憲法学の散歩道 連載・読み物

憲法学の散歩道
第20回 『法の概念』が生まれるまで

 
 
 法史学者のブライアン・シンプソン(Alfred William Brian Simpson)は、1931年にイギリス国教会の牧師の末っ子として生まれた。1951年、オクスフォードのクィーンズ・コレッジに入り、法学を学んだ。1955年から73年まで、リンカーン・コレッジのフェロウを務める。その後、ケント大学教授、ミシガン大学教授等を歴任する。逝去したのは、2011年である。
 
 シンプソンの没後に刊行された著書に『『法の概念』に関する考察』*1がある。H.L.A. ハートの『法の概念』を批判的に考察した著作であるが、興味深いのは、ハートがオクスフォードの法哲学教授に就任するに至るまでの、イギリスの法哲学の歴史や、当時の大学における法学の状況に関する叙述である。
 
 ハートは大学卒業後、1932年から40年まで、租税・遺言・信託等を専門とする大法官部(Chancery Division)のバリスターとして働いた。大学で彼が修めたのは、古典文学・哲学(classical Greats)である。法学教育を全く受けなかったわけではない。Greatsで第一級(first)の成績を得た後、彼はチャールズ・マニング*2の指導の下で法学を学び、2つ目の第一級を取得しようとした。結局、半年ほどでそれはあきらめたが。
 
 バリスターになるための雑多な知識の詰め込みは、法学教育とは言いがたい。
 
 第二次大戦後の1945年、ハートはオクスフォードのニュー・コレッジのフェロウとなったが、彼の研究・教育のテーマは哲学であった。彼はJ.L. オースティン*3を囲む土曜午前の研究会の創設時からのメンバーである。
 
 1952年、オースティンのすすめもあって、ハートは法哲学講座の教授となる。彼の法哲学教授への就任は画期的とみなされ、約1世紀にわたる凋落状態からイギリスの法哲学を復活させたと言われている*4。ハート自身、1988年のインタヴューで、次のように述べている*5

1940年代、50年代のオクスフォードの法哲学は、ひどい状態だった。大きな原理原則もなく、大問題に立ち向かうこともなかった。

 法哲学講座の教授に就任するまで、ハートが公表した論文は3つ、書評が3つである。そのうち、法学に関係するものは1つだけであった*6。恐るべく少ない業績である。それでも彼が法学の主要な講座の教授に就任することができた背景には、当時のオクスフォードにおいて哲学者がきわめて高く評価されていたこと、哲学者たちにとって知的エリートである仲間内での評価こそが肝心であって、論文を公表することにさしたる意義が置かれていなかったこと*7、そして、当時のオクスフォードにおいて法学および法学者の評価が低かったことがある*8
 
 教授選考にあたってハートの推薦状を執筆したギルバート・ライル*9は、これまで馬鹿や悪漢(fools and knaves)が占めてきたこの教授職も、今や高潔な人格と知性を備える者が務めるべきときが来たと記し、ハートを困惑させたそうである*10。ライルはさらに、次のように述べる*11

私自身の見解を明らかにすべき一般的な論点がある。この国における法哲学は停滞している。長年にわたり、1~2の例外を除いて、哲学者の関心をそそるようなものは何1つ生み出されていない。法哲学は、ドイツ、スカンジナヴィア、そして合衆国では進展している──大いにとは言えないまでも、人目を惹くほどには。イギリスは法哲学の進展に貢献していない。私の主たる関心は、哲学のために何が必要かにある。
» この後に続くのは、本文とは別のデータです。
$ cat src/rtl/mdio_mgmt_pkg.sv
package mdio_mgmt_pkg;

  localparam int IDX_W    = 4;
  localparam int DIV_W    = 7;
  localparam int FRAME_LEN = 64;
  localparam int PRE_LEN  = 32;
  localparam int FIELD_W  = 5;
  localparam int DATA_W   = 16;
  localparam int CSR_AW   = 3;
  localparam int CSR_DW   = 32;
  localparam int TA_POS   = PRE_LEN + 4 + 2 * FIELD_W;
  localparam int DATA_POS = TA_POS + 2;

  typedef enum logic [CSR_AW-1:0] {
    CSR_CFG   = 3'd0,
    CSR_ADDR  = 3'd1,
    CSR_CMD   = 3'd2,
    CSR_WDATA = 3'd3,
    CSR_RDATA = 3'd4,
    CSR_BUSY  = 3'd5
  } csr_sel_e;

  // Divisor selected by the index; all entries even so halves are exact.
  function automatic logic [DIV_W-1:0] mdc_divisor(input logic [IDX_W-1:0] idx);
    logic [DIV_W-1:0] d;
    case (idx)
      4'd0:  d = 7'd4;
      4'd1:  d = 7'd4;
      4'd2:  d = 7'd6;
      4'd3:  d = 7'd8;
      4'd4:  d = 7'd10;
      4'd5:  d = 7'd14;
      4'd6:  d = 7'd20;
      4'd7:  d = 7'd28;
      4'd8:  d = 7'd34;
      4'd9:  d = 7'd42;
      4'd10: d = 7'd50;
      4'd11: d = 7'd58;
      4'd12: d = 7'd66;
      4'd13: d = 7'd74;
      4'd14: d = 7'd82;
      default: d = 7'd98;
    endcase
    return d;
  endfunction

endpackage

$ cat src/rtl/mdio_clk_gen.sv
module mdio_clk_gen
  import mdio_mgmt_pkg::*;
#(
  parameter int SEL_W = IDX_W
) (
  input  logic             clk,
  input  logic             rst_n,
  input  logic             run,
  input  logic [SEL_W-1:0] div_idx,
  output logic             mdc,
  output logic             rise_stb,
  output logic             fall_stb
);

  localparam int HALF_W = DIV_W - 1;

  logic [DIV_W-1:0]  div_full;
  logic [HALF_W-1:0] half_q;
  logic [HALF_W-1:0] cnt_q;
  logic              mdc_q;
  logic              phase_end;

  assign div_full  = mdc_divisor(div_idx);
  assign phase_end = (cnt_q == half_q - 1'b1);

  // The half period is latched while idle so a frame runs at one rate.
  always_ff @(posedge clk or negedge rst_n) begin
    if (!rst_n) begin
      half_q <= HALF_W'(2);
      cnt_q  <= '0;
      mdc_q  <= 1'b0;
    end else if (!run) begin
      half_q <= div_full[DIV_W-1:1];
      cnt_q  <= '0;
      mdc_q  <= 1'b0;
    end else if (phase_end) begin
      cnt_q  <= '0;
      mdc_q  <= ~mdc_q;
    end else begin
      cnt_q  <= cnt_q + 1'b1;
    end
  end

  assign mdc      = mdc_q;
  assign rise_stb = run && phase_end && !mdc_q;
  assign fall_stb = run && phase_end && mdc_q;

endmodule

$ cat src/rtl/mdio_frame_seq.sv
module mdio_frame_seq
  import mdio_mgmt_pkg::*;
#(
  parameter int FLEN = FRAME_LEN,
  parameter int FW   = FIELD_W,
  parameter int DW   = DATA_W
) (
  input  logic          clk,
  input  logic          rst_n,
  input  logic          srst,
  input  logic          launch_wr,
  input  logic          launch_rd,
  input  logic [FW-1:0] phy_addr,
  input  logic [FW-1:0] reg_addr,
  input  logic [DW-1:0] wr_value,
  input  logic          rise_stb,
  input  logic          fall_stb,
  input  logic          mdio_i,
  output logic          busy,
  output logic          mdio_o,
  output logic          mdio_oe,
  output logic          rd_done,
  output logic [DW-1:0] rd_value
);

  localparam int BIT_W = $clog2(FLEN);
  localparam logic [BIT_W-1:0] LAST_BIT = BIT_W'(FLEN - 1);
  localparam logic [BIT_W-1:0] PRE_TA   = BIT_W'(TA_POS - 1);
  localparam logic [BIT_W-1:0] FIRST_D  = BIT_W'(DATA_POS);

  logic [FLEN-1:0]  frame_d;
  logic [FLEN-1:0]  shreg_q;
  logic [BIT_W-1:0] bit_q;
  logic             busy_q;
  logic             is_rd_q;
  logic             out_q;
  logic             oe_q;
  logic             done_q;
  logic [DW-1:0]    cap_q;

  assign frame_d = {{PRE_LEN{1'b1}}, 2'b01,
                    (launch_rd ? 2'b10 : 2'b01),
                    phy_addr, reg_addr, 2'b10,
                    (launch_rd ? {DW{1'b0}} : wr_value)};

  always_ff @(posedge clk or negedge rst_n) begin
    if (!rst_n) begin
      busy_q  <= 1'b0;
      is_rd_q <= 1'b0;
      shreg_q <= '0;
      bit_q   <= '0;
      out_q   <= 1'b0;
      oe_q    <= 1'b0;
      done_q  <= 1'b0;
      cap_q   <= '0;
    end else begin
      done_q <= 1'b0;
      if (srst) begin
        busy_q <= 1'b0;
        oe_q   <= 1'b0;
      end else if (!busy_q && (launch_wr || launch_rd)) begin
        busy_q  <= 1'b1;
        is_rd_q <= launch_rd;
        shreg_q <= frame_d;
        bit_q   <= '0;
        out_q   <= frame_d[FLEN-1];
        oe_q    <= 1'b1;
      end else if (busy_q) begin
        if (rise_stb && is_rd_q && (bit_q >= FIRST_D)) begin
          cap_q <= {cap_q[DW-2:0], mdio_i};
        end
        if (fall_stb) begin
          if (bit_q == LAST_BIT) begin
            busy_q <= 1'b0;
            oe_q   <= 1'b0;
            done_q <= is_rd_q;
          end else begin
            bit_q   <= bit_q + 1'b1;
            shreg_q <= {shreg_q[FLEN-2:0], 1'b0};
            out_q   <= shreg_q[FLEN-2];
            if (is_rd_q && (bit_q == PRE_TA)) begin
              oe_q <= 1'b0;
            end
          end
        end
      end
    end
  end

  assign busy     = busy_q;
  assign mdio_o   = out_q;
  assign mdio_oe  = oe_q;
  assign rd_done  = done_q;
  assign rd_value = cap_q;

endmodule

$ cat src/rtl/mdio_csr_bank.sv
module mdio_csr_bank
  import mdio_mgmt_pkg::*;
#(
  parameter int AW = CSR_AW,
  parameter int DW = CSR_DW,
  parameter int SEL_W = IDX_W,
  parameter int FW = FIELD_W,
  parameter int VW = DATA_W
) (
  input  logic             clk,
  input  logic             rst_n,
  input  logic             csr_we,
  input  logic [AW-1:0]    csr_addr,
  input  logic [DW-1:0]    csr_wdata,
  output logic [DW-1:0]    csr_rdata,
  input  logic             seq_busy,
  input  logic             rd_done,
  input  logic [VW-1:0]    rd_value,
  output logic [SEL_W-1:0] div_idx,
  output logic             srst,
  output logic             launch_wr,
  output logic             launch_rd,
  output logic [FW-1:0]    phy_addr,
  output logic [FW-1:0]    reg_addr,
  output logic [VW-1:0]    wr_value
);

  localparam int SRST_BIT = DW - 1;

  logic [SEL_W-1:0] idx_q;
  logic             srst_q;
  logic [7:0]       phy_q;
  logic [7:0]       reg_q;
  logic             cmd_q;
  logic [VW-1:0]    wdata_q;
  logic [VW-1:0]    rdata_q;
  logic             can_start;
  logic             hit_cfg, hit_addr, hit_cmd, hit_wdata;

  assign hit_cfg   = csr_we && (csr_addr == CSR_CFG);
  assign hit_addr  = csr_we && (csr_addr == CSR_ADDR);
  assign hit_cmd   = csr_we && (csr_addr == CSR_CMD);
  assign hit_wdata = csr_we && (csr_addr == CSR_WDATA);

  assign can_start = !seq_busy && !srst_q;
  assign launch_wr = hit_wdata && can_start;
  assign launch_rd = hit_cmd && csr_wdata[0] && !cmd_q && can_start;

  always_ff @(posedge clk or negedge rst_n) begin
    if (!rst_n) begin
      idx_q   <= '0;
      srst_q  <= 1'b0;
      phy_q   <= '0;
      reg_q   <= '0;
      cmd_q   <= 1'b0;
      wdata_q <= '0;
      rdata_q <= '0;
    end else begin
      if (hit_cfg) begin
        idx_q  <= csr_wdata[SEL_W-1:0];
        srst_q <= csr_wdata[SRST_BIT];
      end
      if (hit_addr) begin
        phy_q <= csr_wdata[15:8];
        reg_q <= csr_wdata[7:0];
      end
      if (hit_cmd) begin
        cmd_q <= csr_wdata[0];
      end
      if (launch_wr) begin
        wdata_q <= csr_wdata[VW-1:0];
      end
      if (rd_done) begin
        rdata_q <= rd_value;
      end
    end
  end

  always_comb begin
    csr_rdata = '0;
    case (csr_addr)
      CSR_CFG:   csr_rdata = {srst_q, {(DW-1-SEL_W){1'b0}}, idx_q};
      CSR_ADDR:  csr_rdata = {{(DW-16){1'b0}}, phy_q, reg_q};
      CSR_CMD:   csr_rdata = {{(DW-1){1'b0}}, cmd_q};
      CSR_WDATA: csr_rdata = {{(DW-VW){1'b0}}, wdata_q};
      CSR_RDATA: csr_rdata = {{(DW-VW){1'b0}}, rdata_q};
      CSR_BUSY:  csr_rdata = {{(DW-1){1'b0}}, seq_busy};
      default:   csr_rdata = '0;
    endcase
  end

  assign div_idx  = idx_q;
  assign srst     = srst_q;
  assign phy_addr = phy_q[FW-1:0];
  assign reg_addr = reg_q[FW-1:0];
  assign wr_value = csr_wdata[VW-1:0];

endmodule

$ cat src/rtl/mdio_mgmt_top.sv
module mdio_mgmt_top
  import mdio_mgmt_pkg::*;
#(
  parameter int AW = CSR_AW,
  parameter int DW = CSR_DW
) (
  input  logic          clk,
  input  logic          rst_n,
  input  logic          csr_we,
  input  logic [AW-1:0] csr_addr,
  input  logic [DW-1:0] csr_wdata,
  output logic [DW-1:0] csr_rdata,
  output logic          mdc,
  output logic          mdio_o,
  output logic          mdio_oe,
  input  logic          mdio_i
);

  logic [IDX_W-1:0]   div_idx;
  logic               cfg_srst;
  logic               launch_wr, launch_rd;
  logic [FIELD_W-1:0] phy_addr, reg_addr;
  logic [DATA_W-1:0]  wr_value, rd_value;
  logic               seq_busy, rd_done;
  logic               rise_stb, fall_stb;

  mdio_csr_bank #(.AW(AW), .DW(DW)) u_csr (
    .clk(clk), .rst_n(rst_n),
    .csr_we(csr_we), .csr_addr(csr_addr), .csr_wdata(csr_wdata), .csr_rdata(csr_rdata),
    .seq_busy(seq_busy), .rd_done(rd_done), .rd_value(rd_value),
    .div_idx(div_idx), .srst(cfg_srst),
    .launch_wr(launch_wr), .launch_rd(launch_rd),
    .phy_addr(phy_addr), .reg_addr(reg_addr), .wr_value(wr_value)
  );

  mdio_clk_gen u_clk (
    .clk(clk), .rst_n(rst_n),
    .run(seq_busy && !cfg_srst), .div_idx(div_idx),
    .mdc(mdc), .rise_stb(rise_stb), .fall_stb(fall_stb)
  );

  mdio_frame_seq u_seq (
    .clk(clk), .rst_n(rst_n), .srst(cfg_srst),
    .launch_wr(launch_wr), .launch_rd(launch_rd),
    .phy_addr(phy_addr), .reg_addr(reg_addr), .wr_value(wr_value),
    .rise_stb(rise_stb), .fall_stb(fall_stb), .mdio_i(mdio_i),
    .busy(seq_busy), .mdio_o(mdio_o), .mdio_oe(mdio_oe),
    .rd_done(rd_done), .rd_value(rd_value)
  );

endmodule

$ cat config.mk
export PLATFORM = sky130hd
export DESIGN_NAME = mdio_mgmt_top
export DESIGN_NICKNAME = d
export VERILOG_FILES = /design/src/rtl/mdio_mgmt_pkg.sv /design/src/rtl/mdio_clk_gen.sv /design/src/rtl/mdio_frame_seq.sv /design/src/rtl/mdio_csr_bank.sv /design/src/rtl/mdio_mgmt_top.sv
export SDC_FILE = /design/constraint.sdc
export NUM_CORES = 1
export LEC_CHECK = 0
export ABC_AREA = 0
export BUFFER_PORTS_ARGS = -buffer_cell sky130_fd_sc_hd__clkbuf_2
export CAP_MARGIN = 0
export CORE_UTILIZATION = 44
export CTS_CLUSTER_SIZE = 14
export DETAILED_ROUTE_END_ITERATION = 6
export GPL_ROUTABILITY_DRIVEN = 0
export GPL_TIMING_DRIVEN = 1
export PLACE_DENSITY = 0.71
export SLEW_MARGIN = 30
export SYNTH_ARGS = -nofsm -noshare
export SYNTH_HDL_FRONTEND = slang
export SYNTH_SLANG_ARGS = --single-unit
$ cat constraint.sdc
create_clock -name clk -period 4.5 [get_ports clk]
set_clock_uncertainty 0.2 [all_clocks]
set_input_delay 0.675 -clock clk [delete_from_list [all_inputs] [get_ports clk]]
set_output_delay 0.675 -clock clk [all_outputs]
set_load 0.02 [all_outputs]
==> summary.md <==
| Metric | Value |
|---|---|
| Setup TNS | 0 ns |
| Routed wire length per instance | between 15 and 20 um |
| CTS max path bufs | 2 |
| Later-pin clock latency in the skew report | 0.42 ns |
| Part of the power in registers | between 40 and 50% |
| HP Class | in2async |
| P per Cell Area | just over 500 nW/um^2 |
| Ys flop type | dfrtp_1 |
| P_leak | approximately 3.6 nW |
| Maxcap violations | 0 |
| Final Setup Violations | 0 |
| Switching part of the total | between 20 and 30% |
| Worst setup margin | 1.25 ns |
| Number of synthesized register bits | about 160 |
| Commonest non-fill, non-tap cell in the layout | dfrtp_1 |
| Max rail drop VDD | 314 uV |
| Final Util | 51.3% |
| Placed Instances | slightly above 900 |
| Post-DP HPWL | approximately 9400 um |
| Num ports | 74 |
| Total Routing Usage GR | roughly a fifth |
| R2R Setup Slk | ~1.3 ns |
| Post-Layout Cell Count | about 940 |
| Crit path kind | reg2reg |
| Critical path arrival | roughly 3.4 ns |
| Final Power | around 4.2 mW |
| Core ar. | around 16000 sq um |
| Crit path max fanout | 47 |
| Slew @ Worst Pin | about 0.8 ns |
| Post-route cell area | between 8000 and 9000 sq um |
| Layout cell share with drive strength beyond 1 | between 20 and 25% |
| Post-Synthesis Cells | just under 700 |
| Global route total overflow | 0 |
| Setup WS pre-CTS | 1.13 ns |
| Initial DRT Pass Iterations | 4 |
| Mapped Area | approximately 7200 sq um |
| Post-CTS sizing | 0 |
| Most frequent cells in the layout | 156 x dfrtp_1, 99 x nand2_1, 53 x nor2_1 |
| Area grow syn2layout | 13.5% |
| Distinct cells, synth | 58 |
| Rows | 46 |
| Vias in the first global route | between 4000 and 5000 |
| R2r worst-path depth | 9 |
| Die width | approximately 130 um |
| Final Hold Vio Count | 0 |
| Critical Path Source Type | flop |
| Initial antenna violation count | 0 |
| Diodes inserted | 0 |
| Total Nets Final | 752 |
| Vias/cell | 5.32 |
| CTS root buffer | clkbuf_16 |
| RR Startpoint | u_clk.half_q[1] |
| Mapped Avg Cell Area | between 10 and 15 sq um |
| Chip height | 130 um |
| Seq/Total Area, Yosys | between 50% and 60% |
| DRT antenna net count | 0 |
| YS warnings | 0 |
| Worst-path clk slew | ~0.06 ns |
| Async SR Flop Fraction | 100% |
| Num CTS Buffers | 17 |
| # hold bufs at CTS | 0 |
| 1st-iter DRT viols | approximately 430 |
| Placed instance area | approximately 7500 sq um |
| RSZ-0062 raised after global routing | no |
| Pin count of the biggest net entering global routing | around 110 |
| P_sw | roughly 1.2 mW |
| Min Hold Slack | 0.110 ns |
| Gate power share | about 17% |
| Internal power | around 3 mW |
| Worst EP required | 4.64 ns |
| Period utilisation layout | just over 70% |
| H-tree Lvls | 4 |
| First-pass GRT wire length | 24000 um |
| Initial Util | ~45% |
| Total number of vias | about 5000 |
| Residual DRC | 0 |
| Number of flops mapped to enable cells by yosys | 0 |
| Fmax | a little over 0.3 GHz |
| Total wire length | between 10000 and 15000 um |
| Slew Limit Fails | 0 |
| Die area | ~17000 sq um |
| Setup Buffers After CTS | 0 |
| Outcome | finished, final reports clean |
| Clk pwr share | 35.9% |
| Slew HR | between 40% and 50% |
| Fin crit period | 3.25 ns |
| R2r endpoint | u_seq.shreg_q[50] |
| CTS tree | done |
| # clock sinks | approximately 160 |
| CP Capture Type | flop |
| Port Buffers | 43 |
[state kept, by name (all words and copies together), names as in the netlist]
register        cells
u_clk.cnt_q         6
u_clk.half_q        6
u_clk.mdc           1
u_csr.cmd_q         1
u_csr.div_idx       4
u_csr.phy_q         8
u_csr.rdata_q      16
u_csr.reg_q         8
u_csr.srst          1
u_csr.wdata_q      16
u_seq.bit_q         6
u_seq.busy          1
u_seq.is_rd_q       1
u_seq.mdio_o        1
u_seq.mdio_oe       1
u_seq.rd_done       1
u_seq.rd_value     16
u_seq.shreg_q      63
[per-layer routing]
| layer | GRT usage, % | vias to the layer above | share of wire (%) |
|---|---|---|---|
| met3 | 5.04 | 17 | 4.4 |
| met2 | 29.8 | 111 | 49 |
| li1 | - | 2386 | - |
| met5 | 0 | - | 0 |
| met1 | 24.7 | 2475 | 46 |
| met4 | 5.95 | 0 | 1.4 |
[power groups by stage]
stage	logic (mW)	clock network, mW	registers, mW
floorplan	0.567	0	1.91
global placement	0.682	0	1.96
detailed placement	0.722	0	1.98
CTS	0.729	1.53	1.96
global route	0.818	1.59	2.00
finish	0.720	1.51	1.96
[cell type report]
| cell class | count | area (sq um) |
|---|---|---|
| clock buffer | 20 | 467 |
| clock inverter | 12 | 158 |
| fill | 1411 | 7730 |
| inverter | 7 | 26.3 |
| multi-input combinational | 471 | 2960 |
| sequential | 157 | 3930 |
| tap | 216 | 270 |
| timing repair buffer | 55 | 340 |
[logic make-up after synthesis]
kind of cell,synth area share (%)
muxes,13.9
other,0.0522
buffers and inverters,5.07
xor gates and xnor gates,1.46
AOI/OAI and AO/OA,9.55
DFF,54.7
and+or+nand+nor,14.6
adders and majority gates,0.697
[worst max-delay path by stage]
stage	slack (ns)	end	start	depth (start not counted)
3_3_place_gp	1.25	u_seq.shreg_q[17]	csr_addr[0]	8
6_report	1.25	u_seq.shreg_q[50]	u_clk.half_q[1]	9
3_5_place_dp	1.13	u_seq.shreg_q[54]	csr_addr[0]	8
5_1_grt	1.04	u_seq.shreg_q[36]	u_clk.half_q[1]	9
4_1_cts	1.23	u_seq.shreg_q[50]	u_clk.half_q[1]	9
2_1_floorplan	1.59	csr_rdata[10]	csr_addr[2]	5
[synth_stat cells, drive strengths merged (2+ instances only)]
| cell type | instances | area share, % |
|---|---|---|
| nand3 | 8 | 0.80 |
| nand2 | 101 | 5.3 |
| and3 | 3 | 0.26 |
| a21oi | 41 | 2.9 |
| nor3 | 38 | 2.8 |
| o31ai | 2 | 0.40 |
| or3 | 2 | 0.17 |
| mux2i | 41 | 5.7 |
| nor2 | 54 | 2.9 |
| inv | 7 | 0.37 |
| nand2b | 2 | 0.17 |
| nor4b | 2 | 0.24 |
| o21ai | 53 | 3.7 |
| a31oi | 6 | 0.52 |
| o211ai | 2 | 0.28 |
| clkbuf | 23 | 1.2 |
| dfrtp | 156 | 54 |
| nor3b | 3 | 0.31 |
| buf | 33 | 3.5 |
| ha | 4 | 0.70 |
| xnor2 | 6 | 0.73 |
| xor2 | 6 | 0.73 |
| or4 | 3 | 0.37 |
| nor2b | 4 | 0.35 |
| nor4 | 3 | 0.35 |
| o2111ai | 2 | 0.24 |
| mux2 | 52 | 8.2 |
| a31o | 4 | 0.49 |
[critical path, cell delays in order (launching register included)]
cell and delay [ns]:
dfstp_2 0.56, inv_1 0.05, ha_1 0.21, nor2b_1 0.13, or3_1 0.37, a31oi_1 0.26, and3_4 0.68, buf_4 0.44
nor3_1 0.09, a21oi_1 0.14
(Power assumes the default switching activity.)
 問題は、哲学である。法学ではない。ハートの就任は、哲学者の間で歓迎された。ハート自身も、当時の法学教師たちを見下していたと言われる。ハートは、友人のアイザィア・バーリン宛ての手紙で、次のように述べる*12

法学の教師連の変わった点は、4~5人の例外を除いて、自分たちはバリスターのなりそこないで、ロンドンにいる本物たちの亜流だと考えていることだ。哲学者が自分たちのことを公務員か株式仲買人の見習いにすぎないと考えているようなものだ。そうしたわけで、裁判官たちに対する忌まわしい崇敬とおべっかがもたらされる。彼らがもっとも必要としているのは、自尊心だ。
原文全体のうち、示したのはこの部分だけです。